[comp.realtime] rebooting hung vxWorks system

martin@aster.UCAR.EDU (Charlie Martin) (11/18/89)

Has anybody devised a method for remotely booting 
(ie. over the network) a vxWorks system which has crashed?

sbrandt@herds.SRC.Honeywell.COM (Scott Brandt) (12/06/89)

In article <5321@ncar.ucar.edu> martin@aster.UCAR.EDU (Charlie Martin) writes:
>Has anybody devised a method for remotely booting 
>(ie. over the network) a vxWorks system which has crashed?

In answer to your question:
	If the system has crashed, it would probably be impossible to talk to 
it to tell it to reboot.  Therefore you would need some external way to toggle 
the reset line in the chassis.  One of my hardware-hacking coworkers 
connected a device to one of our vxWorks systems that toggles the reset line
if the phone rings more than 8 times in the lab.  This is hardly an elegant
solution, but in order to remotely reboot the system you will need something
analogous to this.  If you are creative you can probably put some sort of 
device on whichever host your vxWorks system boots off of to accomplish 
the same thing.  

Scott Brandt

wbrown@beva.bev.lbl.gov (Bill Brown) (12/06/89)

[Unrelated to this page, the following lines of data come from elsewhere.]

== zinc ==
Design gioco, start of the top module:
module gioco(
	i_ani_stb,														 
	i_clk,															 
	i_rst,															 
	i_animate,														 
	i_dx, 															 
	i_sx,																 
	i_start,															 
	o_x1_pal, o_x2_pal,											 
	o_y1_pal, o_y2_pal,
	o_x1_nav, o_x2_nav,											 
	o_y1_nav, o_y2_nav,
	bri1,bri2,bri3,bri4,bri5,bri6,bri7,bri8,bri9,bri10, 
	ok, ko,															 
	ff_life															 
);
clock: 16.8 ns
lec_check: 0
cap_margin: 35
core_margin: 2
core_utilization: 72
cts_cluster_diameter: 48
cts_cluster_size: 21
min_routing_layer: met1
place_density: 0.65
slew_margin: 20
tns_end_percent: 5
run.sh (not shown) runs the stock make flow with config.mk's settings and CLKGATE_MAP_FILE=.
Status: zinc FAILED at global routing (5_1_grt) (tool error)
Input changes introduced in juniper (baseline for comparison: zinc):
Settings: PLACE_DENSITY: 0.65 -> 0.6; CORE_UTILIZATION: 72 -> 67; the clock period (ns, I/O delays scaled along): 16.8 -> 16.2.
--- outcome ---
STATUS run=juniper STAGES=ALL_DONE FINAL_CHECKS=FAILED CAUSE=setup timing
Going from zinc to juniper, starting density of the core went down 5.3 points; area after detailed placement increased 2.0%.
Between zinc and juniper, the flow reports floorplan die width increasing by a few percent.
Re number of H-tree branching levels: no difference whatsoever between zinc and juniper.
Async set-or-reset flop fraction in the synthesized netlist: zinc vs juniper, no meaningful difference
juniper vs zinc — number of placed cells counting well taps climbed by a few percent
As far as summed standard-cell area reported by yosys is concerned, zinc and juniper perform about the same.
Relative to juniper, the following input files were edited for xenon:
Settings: PLACE_DENSITY: 0.6 -> unset; TNS_END_PERCENT: 5 -> unset; CORE_UTILIZATION: 67 -> 72; CORE_ASPECT_RATIO: unset -> 0.72; CTS_CLUSTER_DIAMETER: 48 -> unset; the clock period (ns, I/O delays scaled along): 16.2 -> 10.0.
==> comparison <==
Status: xenon FAILED at detailed placement (3_5_place_dp) (tool error). xenon -> juniper: proportion of register bits with asynchronous set or reset after synthesis delta 0, exact match. xenon against juniper: post-synthesis mux area share now sits at about the same level, synthesized netlist net count now sits at about the same level, number of placement rows now sits lower, average instance area after synthesis now sits at about the same level. Diff juniper -> xenon: floorplan die area lower, horizontal die dimension rose about 13%, height of the chip fell by 26 µm.
Changes in yarrow relative to xenon:
Settings: CORE_UTILIZATION now 28, was 72; PLACE_DENSITY_LB_ADDON now 0.1, previously not set; ABC_AREA now 1, previously not set; CTS_CLUSTER_DIAMETER now 238, previously not set; CORE_ASPECT_RATIO no longer set, was 0.72; the clock period (ns, I/O delays scaled along) now 15.2, was 10.0.
==> comparison <==
- Diff xenon -> yarrow | synthesized chip area reported by yosys | up by a few percent
- Re sequential fraction of the synthesis area: yarrow and xenon aren't equal, and the higher value belongs to xenon.
- The remaining runs in xenon and yarrow completed every stage, whereas xenon halted early.
- No final results exist for xenon, since it was stopped by error DPL-0038 during detailed placement (3_5_place_dp).
- yarrow — multiplexer area fraction after synthesis 2.5 points lower, xenon as reference
- Max synthesized area across yarrow and xenon: yarrow
- Going from xenon to yarrow, post-synthesis xor/xnor area fraction decreased by 5.6 points relative to the old numbers, horizontal extent of the die climbed 39%, adder-cell share of the synthesized area went down, post-synthesis cell count from yosys now sits higher.
- Of yarrow and xenon, the run reporting the lower synthesized cell count was xenon.

* * *

the previous run:
gioco again, from the RTL that the note above started with.
// gioco
module gioco(
	i_ani_stb,														 
	i_clk,															 
	i_rst,															 
	i_animate,														 
	i_dx, 															 
	i_sx,																 
	i_start,															 
	o_x1_pal, o_x2_pal,											 
	o_y1_pal, o_y2_pal,
	o_x1_nav, o_x2_nav,											 
	o_y1_nav, o_y2_nav,
	bri1,bri2,bri3,bri4,bri5,bri6,bri7,bri8,bri9,bri10, 
	ok, ko,															 
	ff_life															 
);
input i_ani_stb, i_clk, i_rst, i_animate, i_dx, i_sx, i_start;
output [9:0] o_x1_pal, o_x2_pal, o_y1_pal, o_y2_pal, o_x1_nav, o_x2_nav, o_y1_nav, o_y2_nav;
output reg bri1,bri2,bri3,bri4,bri5,bri6,bri7,bri8,bri9,bri10;
output reg ok,ko;												
output [1:0] ff_life;
wire ff_bri1, ff_bri2, ff_bri3, ff_bri4,ff_bri5, ff_bri6, ff_bri7, ff_bri8,ff_bri9, ff_bri10;
wire [9:0] ff_x_nav,ff_y_nav,ff_x_pal,ff_y_pal;	
wire ff_x_dirpal,ff_y_dirpal;							
wire [3:0] ff_brick;
wire [1:0] ff_red1,ff_red2,ff_red3,ff_red4;
wire [1:0] ff_blue5,ff_blue6,ff_blue7;
parameter H_SIZE_BRI = 10'd 32;					 
parameter L_SIZE_BRI = 10'd 10; 					 
parameter H_SIZE_NAV = 10'd 32; 					 
parameter L_SIZE_NAV = 10'd 3;  					 
parameter IX_NAV = 10'd 320;						 
parameter IY_NAV = 10'd 470;						 
parameter D_WIDTH = 10'd 640; 				 	 
parameter D_HEIGHT = 10'd 480;					 
  ...
Settings: LEC_CHECK=0, ABC_AREA=1, CAP_MARGIN=20, CORE_MARGIN=2, CORE_UTILIZATION=72, CTS_CLUSTER_DIAMETER=349, CTS_CLUSTER_SIZE=21, GPL_ROUTABILITY_DRIVEN=0, PLACE_DENSITY_LB_ADDON=0.02, SLEW_MARGIN=25; clock period 10.9 ns.
Status(the previous run) = ERROR, stage = 3_5_place_dp
## Diff of input files: the current run against the previous run
Settings: CTS_CLUSTER_SIZE now 99, was 21; TNS_END_PERCENT now 10, previously not set; CTS_CLUSTER_DIAMETER now 366, was 349; PLACE_DENSITY_LB_ADDON no longer set, was 0.02; PLACE_DENSITY now 0.42, previously not set; SLEW_MARGIN now 20, was 25; the clock period (ns, I/O delays scaled along) now 13.0, was 10.9.
Findings:
- Status: count of input and output buffers parity (the current run, the previous run)
- Area after synthesis: the current run vs the previous run identical
- Tool error DPL-0038 stopped the current run during 4_1_cts; no final results.
- Pre-placement core utilization: the current run vs the previous run — no meaningful difference
- As far as average size of a mapped cell goes, the previous run and the current run are indistinguishable; the numbers are identical.
- Status: number of primary I/O pins parity (the current run, the previous run)
- Height of the die: the current run vs the previous run identical
- The current run vs. the previous run: area of the die did not really move, core footprint comparable, synthesized cell count neither gained nor lost much.
- The current run vs. the previous run: net count after synthesis closely matched the old numbers; fraction of synthesized cell area in xor and xnor cells saw little to no change.

* * *

Starting RTL as in the previous note.
clock: 24.0 ns
lec_check: 0
cap_margin: 20
core_aspect_ratio: 1.36
core_margin: 5
core_utilization: 64
hold_slack_margin: 0.26
place_density: 0.37
slew_margin: 20
The first run completed with no timing, DRC or antenna violations.
Change:
==> flow/config.mk (replaced) <==
export PLATFORM = sky130hd
export DESIGN_NAME = gioco
export DESIGN_NICKNAME = gioco
export VERILOG_FILES = /design/flow/design.v
export SDC_FILE = /design/flow/constraint.sdc
export NUM_CORES = 4
export LEC_CHECK = 0
export ABC_AREA = 1
export CAP_MARGIN = 20
export CELL_PAD_IN_SITES_DETAIL_PLACEMENT = 1
export CELL_PAD_IN_SITES_GLOBAL_PLACEMENT = 0
export CORE_MARGIN = 9
export CORE_UTILIZATION = 68
export CTS_CLUSTER_SIZE = 70
export GPL_ROUTABILITY_DRIVEN = 1
export GPL_TIMING_DRIVEN = 0
export MIN_ROUTING_LAYER = met2
export SETUP_SLACK_MARGIN = -1.27
export SLEW_MARGIN = 25
Now the flow failed in detailed placement; die size is higher by 10%; area after synthesis goes up by about 6%; synthesized cell count grows by 31%.
Change:
==> flow/config.mk (replaced) <==
export PLATFORM = sky130hd
export DESIGN_NAME = gioco
export DESIGN_NICKNAME = gioco
export VERILOG_FILES = /design/flow/design.v
export SDC_FILE = /design/flow/constraint.sdc
export NUM_CORES = 4
export LEC_CHECK = 0
export CAP_MARGIN = 20
export CORE_ASPECT_RATIO = 0.5
export CORE_MARGIN = 2
export CORE_UTILIZATION = 65
export SLEW_MARGIN = 20
What happened: With this change the flow went through all stages and came out clean; area after synthesis is lower by 5.7%; die area is lower by about 17%; synthesized cell count is lower by 23%.
Change:
--- a/flow/config.mk
+++ b/flow/config.mk
@@ -7,6 +7,8 @@
 export LEC_CHECK = 0
 export CAP_MARGIN = 20
-export CORE_ASPECT_RATIO = 0.5
 export CORE_MARGIN = 2
-export CORE_UTILIZATION = 65
+export CORE_UTILIZATION = 40
+export CTS_CLUSTER_DIAMETER = 386
+export CTS_CLUSTER_SIZE = 98
 export SLEW_MARGIN = 20
+export TNS_END_PERCENT = 15
Final area came out higher by about 2%; sequential share of layout area goes down by 0.20 points; combinational power stays flat; worst setup slack is better by 0.35 ns; routed wire length came out higher by 7.0%; clock skew barely changes; utilization drops by 28 points.

* * *

gioco again, from the RTL that the note above started with.
clock: 20.3 ns
lec_check: 0
cap_margin: 20
core_margin: 2
core_utilization: 67
cts_cluster_diameter: 366
place_density: 0.42
slew_margin: 20
Next try:
CORE_UTILIZATION = 68   (was 67)
CTS_CLUSTER_DIAMETER = not set   (was 366)
CTS_CLUSTER_SIZE = 40   (was not set)
PLACE_DENSITY = not set   (was 0.42)
clock period = 16.9 ns   (was 20.3 ns; I/O delays follow)
Effect: The new run finished with setup timing left; final area is higher by 8.9%; power increases by 23%; via count rose by 2.5%; routed wire length climbs by 4.0%; global-route usage decreases by 0.24 points; first-iteration DRC count hardly moves; clock skew stays flat; sequential power climbs by 19%.
Next try:
CORE_UTILIZATION = 32   (was 68)
CTS_CLUSTER_SIZE = not set   (was 40)
clock period = 21.6 ns   (was 16.9 ns; I/O delays follow)
The changed run went through all stages and came out clean.
Wire length increases by 1.9%.
Power falls by 25%.
Sequential power decreases by 21%.
Next try:
CORE_UTILIZATION = 58   (was 32)
clock period = 12.0 ns   (was 21.6 ns; I/O delays follow)
What happened: The new run produced a layout that fails on setup timing; maximum frequency came out higher by 20%; global-route usage is higher by 25 points; cell count came out higher by 9.6%; total power is higher by 110%; final area is higher by 27%; utilization is higher by 48 points; worst setup slack gets worse by 6.2 ns; via count went up by 23%; clock skew went down by 0.0034 ns.
Next try:
CORE_UTILIZATION = 68   (was 58)
CTS_CLUSTER_SIZE = 36   (was not set)
clock period = 16.2 ns   (was 12.0 ns; I/O delays follow)
The new run finished but fails on setup timing.
Cell count decreases by about a fifth.
Global-route usage increases by 0.31 points.
Register-to-register slack improves by 4.4 ns.
Final area decreases by about a fifth.
Area after synthesis does not change.
Next try:
CORE_UTILIZATION = 72   (was 68)
CTS_CLUSTER_SIZE = 35   (was 36)
PLACE_DENSITY_LB_ADDON = 0.28   (was not set)
SLEW_MARGIN = 35   (was 20)
- The changed run stopped in global routing (5_1_grt) on GRT-0232
- synthesized area stays the same
- synthesized cell count does not change
- die size fell by a few percent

In article <41645@srcsip.UUCP> sbrandt@src.honeywell.com (Scott Brandt) writes:
>In article <5321@ncar.ucar.edu> martin@aster.UCAR.EDU (Charlie Martin) writes:
>>Has anybody devised a method for remotely booting 
>>(ie. over the network) a vxWorks system which has crashed?
>
>In answer to your question:
>	If the system has crashed, it would probably be impossible to talk to 
>it to tell it to reboot.  Therefore you would need some external way to toggle 
>the reset line in the chassis.  One of my hardware-hacking coworkers 
>connected a device to one of our vxWorks systems that toggles the reset line
>if the phone rings more than 8 times in the lab.  This is hardly an elegant
>solution, but in order to remotely reboot the system you will need something
>analogous to this.  If you are creative you can probably put some sort of 
>device on whichever host your vxWorks system boots off of to accomplish 
>the same thing.  

We've developed a dead-man system that seems to work fairly well.  It's our
intent to release it to the archive when we're sure it's working.  It
uses the built-in deadman timer on the MVME-147 and also is being moved
to the '133 and '135.  The scheme depends on the task-scheduling invoking
a function that keeps the dead-man from timing out.  The problem is that
all 3 boards have different hardware, so most of the code is system-dependent.
Probably we'll add stuff to the vxWorks system-dependent code.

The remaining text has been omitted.